Memcached Benchmark Results

We used the memcached benchmark script to sample response times of common cache operations (get, set and delete) against different server configurations with data generated from actual WP requests.

Sample Data

We generated sample cache data using 20 different pages across four of our more popular sites.

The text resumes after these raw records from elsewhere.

--- src/rtl/sched_input_queue_pkg.sv ---
// Shared constants and helpers for the scheduler input path.
package sched_input_queue_pkg;

  localparam int unsigned DEF_DATA_WIDTH = 16;
  localparam int unsigned DEF_N_INPUTS   = 4;
  localparam int unsigned DEF_DEPTH      = 4;

  function automatic int unsigned ptr_width(input int unsigned depth);
    return $clog2(depth);
  endfunction

  function automatic int unsigned cnt_width(input int unsigned depth);
    return $clog2(depth) + 1;
  endfunction

  localparam int unsigned PTR_W = ptr_width(DEF_DEPTH);
  localparam int unsigned CNT_W = cnt_width(DEF_DEPTH);

  // Low bit of lane `lane` in a packed multi-lane bus.
  function automatic int unsigned lane_lo(input int unsigned lane, input int unsigned width);
    return lane * width;
  endfunction

endpackage

--- src/rtl/sched_input_queue_lane_fifo.sv ---
// Single-lane show-ahead FIFO; head word, valid and full are all registered.
module lane_fifo
  import sched_input_queue_pkg::*;
#(
  parameter int unsigned DATA_WIDTH = DEF_DATA_WIDTH,
  parameter int unsigned DEPTH      = DEF_DEPTH
) (
  input  logic                  clk,
  input  logic                  rst,
  input  logic                  push,
  input  logic [DATA_WIDTH-1:0] din,
  input  logic                  pop,
  output logic [DATA_WIDTH-1:0] dout,
  output logic                  valid,
  output logic                  full,
  output logic                  ovf
);

  localparam int unsigned PW = ptr_width(DEPTH);
  localparam int unsigned CW = cnt_width(DEPTH);

  logic [DATA_WIDTH-1:0] mem [DEPTH];
  logic [PW-1:0]         wr_ptr, rd_ptr, wr_nxt, rd_nxt;
  logic [CW-1:0]         cnt, cnt_nxt;
  logic [DATA_WIDTH-1:0] head_nxt;
  logic                  do_push, do_pop, ovf_nxt;

  // Next-state: a full lane still accepts a push when it is popped the same cycle.
  always_comb begin
    do_pop   = pop && (cnt != '0);
    do_push  = push && (!full || pop);
    cnt_nxt  = cnt;
    wr_nxt   = wr_ptr;
    rd_nxt   = rd_ptr;
    ovf_nxt  = ovf | (push & ~do_push);
    head_nxt = '0;
    if (do_push && !do_pop) begin
      cnt_nxt = cnt + CW'(1);
    end else if (!do_push && do_pop) begin
      cnt_nxt = cnt - CW'(1);
    end
    if (do_push) begin
      wr_nxt = wr_ptr + PW'(1);
    end
    if (do_pop) begin
      rd_nxt = rd_ptr + PW'(1);
    end
    // The new head is the incoming word when it lands on the next read slot.
    if (cnt_nxt == '0) begin
      head_nxt = '0;
    end else if (do_push && (rd_nxt == wr_ptr)) begin
      head_nxt = din;
    end else begin
      head_nxt = mem[rd_nxt];
    end
  end

  always_ff @(posedge clk) begin
    if (!rst) begin
      cnt    <= '0;
      wr_ptr <= '0;
      rd_ptr <= '0;
      dout   <= '0;
      valid  <= 1'b0;
      full   <= 1'b0;
      ovf    <= 1'b0;
    end else begin
      cnt    <= cnt_nxt;
      wr_ptr <= wr_nxt;
      rd_ptr <= rd_nxt;
      dout   <= head_nxt;
      valid  <= (cnt_nxt != '0);
      full   <= (cnt_nxt == CW'(DEPTH));
      ovf    <= ovf_nxt;
    end
  end

  // Storage is not reset; it is only observable through the registered head.
  always_ff @(posedge clk) begin
    if (rst && do_push) begin
      mem[wr_ptr] <= din;
    end
  end

endmodule

--- src/rtl/sched_input_queue.sv ---
// Per-lane input FIFOs feeding the scheduler; top level only packs the lane buses.
module sched_input_queue
  import sched_input_queue_pkg::*;
#(
  parameter int unsigned DATA_WIDTH = DEF_DATA_WIDTH,
  parameter int unsigned N_INPUTS   = DEF_N_INPUTS,
  parameter int unsigned DEPTH      = DEF_DEPTH
) (
  input  logic                           clk,
  input  logic                           rst,
  input  logic [N_INPUTS-1:0]            push,
  input  logic [N_INPUTS*DATA_WIDTH-1:0] data_in,
  input  logic [N_INPUTS-1:0]            pop,
  output logic [N_INPUTS*DATA_WIDTH-1:0] r_out,
  output logic [N_INPUTS-1:0]            valid,
  output logic [N_INPUTS-1:0]            full,
  output logic [N_INPUTS-1:0]            ovf
);

  for (genvar i = 0; i < N_INPUTS; i++) begin : g_lane
    lane_fifo #(
      .DATA_WIDTH (DATA_WIDTH),
      .DEPTH      (DEPTH)
    ) u_fifo (
      .clk   (clk),
      .rst   (rst),
      .push  (push[i]),
      .din   (data_in[lane_lo(i, DATA_WIDTH) +: DATA_WIDTH]),
      .pop   (pop[i]),
      .dout  (r_out[lane_lo(i, DATA_WIDTH) +: DATA_WIDTH]),
      .valid (valid[i]),
      .full  (full[i]),
      .ovf   (ovf[i])
    );
  end

endmodule

--- config.mk ---
export PLATFORM = sky130hd
export DESIGN_NAME = sched_input_queue
export DESIGN_NICKNAME = d
export VERILOG_FILES = /design/src/rtl/sched_input_queue_pkg.sv /design/src/rtl/sched_input_queue_lane_fifo.sv /design/src/rtl/sched_input_queue.sv
export SDC_FILE = /design/constraint.sdc
export NUM_CORES = 1
export LEC_CHECK = 0
export ABC_CLOCK_PERIOD_IN_PS = 2500
export BUFFER_PORTS_ARGS = -buffer_cell sky130_fd_sc_hd__buf_2
export CAP_MARGIN = 20
export CORE_MARGIN = 3
export CORE_UTILIZATION = 45
export DETAILED_ROUTE_END_ITERATION = 8
export GPL_TIMING_DRIVEN = 0
export PLACE_DENSITY = 0.67
export SYNTH_ARGS = -nofsm -noshare
export SYNTH_HDL_FRONTEND = slang
export SYNTH_SLANG_ARGS = --single-unit
export TNS_END_PERCENT = 10
--- constraint.sdc ---
create_clock -name clk -period 2.5 [get_ports clk]
set_input_delay 0.5 -clock clk [delete_from_list [all_inputs] [get_ports clk]]
set_output_delay 0.5 -clock clk [all_outputs]
set_load 0.005 [all_outputs]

Most of these page requests were for administrative pages (/wp-admin/), which make much heavier use of memcached in order to cache data structures returned from frequent / expensive database queries.

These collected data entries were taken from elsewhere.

`config.mk`:
```
export PLATFORM = sky130hd
export DESIGN_NAME = voice_ram_arbiter_flat
export DESIGN_NICKNAME = d
export VERILOG_FILES = /design/src/rtl/voice_ram_arbiter_pkg.sv /design/src/rtl/voice_ram_arbiter_if.sv /design/src/rtl/voice_ram_arbiter_rr_arb2.sv /design/src/rtl/voice_ram_arbiter.sv /design/src/flat_wrapper.sv
export SDC_FILE = /design/constraint.sdc
export NUM_CORES = 1
export LEC_CHECK = 0
export BUFFER_PORTS_ARGS = -buffer_cell sky130_fd_sc_hd__buf_2
export CAP_MARGIN = 40
export CORE_UTILIZATION = 35
export CTS_BUF_LIST = sky130_fd_sc_hd__clkbuf_8
export DETAILED_ROUTE_END_ITERATION = 8
export GPL_ROUTABILITY_DRIVEN = 0
export PLACE_DENSITY = 0.81
export SETUP_SLACK_MARGIN = 0.2
export SYNTH_ARGS = -nofsm -noshare
export SYNTH_HDL_FRONTEND = slang
export SYNTH_HIERARCHICAL = 1
export SYNTH_SLANG_ARGS = --single-unit
export TNS_END_PERCENT = 30
```
`constraint.sdc`:
```
create_clock -name clk -period 3.2 [get_ports clk]
set_input_delay 0.64 -clock clk [delete_from_list [all_inputs] [get_ports clk]]
set_output_delay 0.64 -clock clk [all_outputs]
set_load 0.005 [all_outputs]
```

URL Cache Items Size in Bytes
/academics/ 1 15525
/academics/wp-admin/edit.php?post_type=page 288 10673318
/academics/wp-admin/index.php 251 1751822
/academics/wp-admin/upload.php 305 1867783
/academics/wp-admin/widgets.php 251 1723990
/library/guide/architecture/architecturedatabases/ 282 400303
/library/wp-admin/admin-ajax.php?action=bu-get-navtree 12 126930
/library/wp-admin/admin-ajax.php 15 136110
/library/wp-admin/edit.php?post_type=guide 319 6693282
/library/wp-admin/nav-menus.php 700 1805481
/library/wp-admin/post.php?post=42387&action=edit 376 536372
/tech/ 1 75212
/tech/wp-admin/ 260 270636
/tech/wp-admin/edit.php?post_type=page 305 11832297
/tech/wp-admin/post.php?post=311&action=edit 330 514797
/today/ 2 31772
/today/wp-admin/ 284 277221
/today/wp-admin/edit-comments.php 319 583105
/today/wp-admin/edit.php?post_type=page 294 441017
/today/wp-admin/post.php?post=53107&action=edit 321 396096

Pages without /wp-admin/ are front-end page requests. The majority of these have one or two cache items — this is due to the Batcache plugin, which stores fully generated HTML pages for front-end page requests by unauthenticated users.

Benchmark Environments

We ran the benchmark script against two different environments:

  1. Systems Test / Development
  2. Production

For each environment we spun up isolated memcached instances to handle client requests from the benchmark script.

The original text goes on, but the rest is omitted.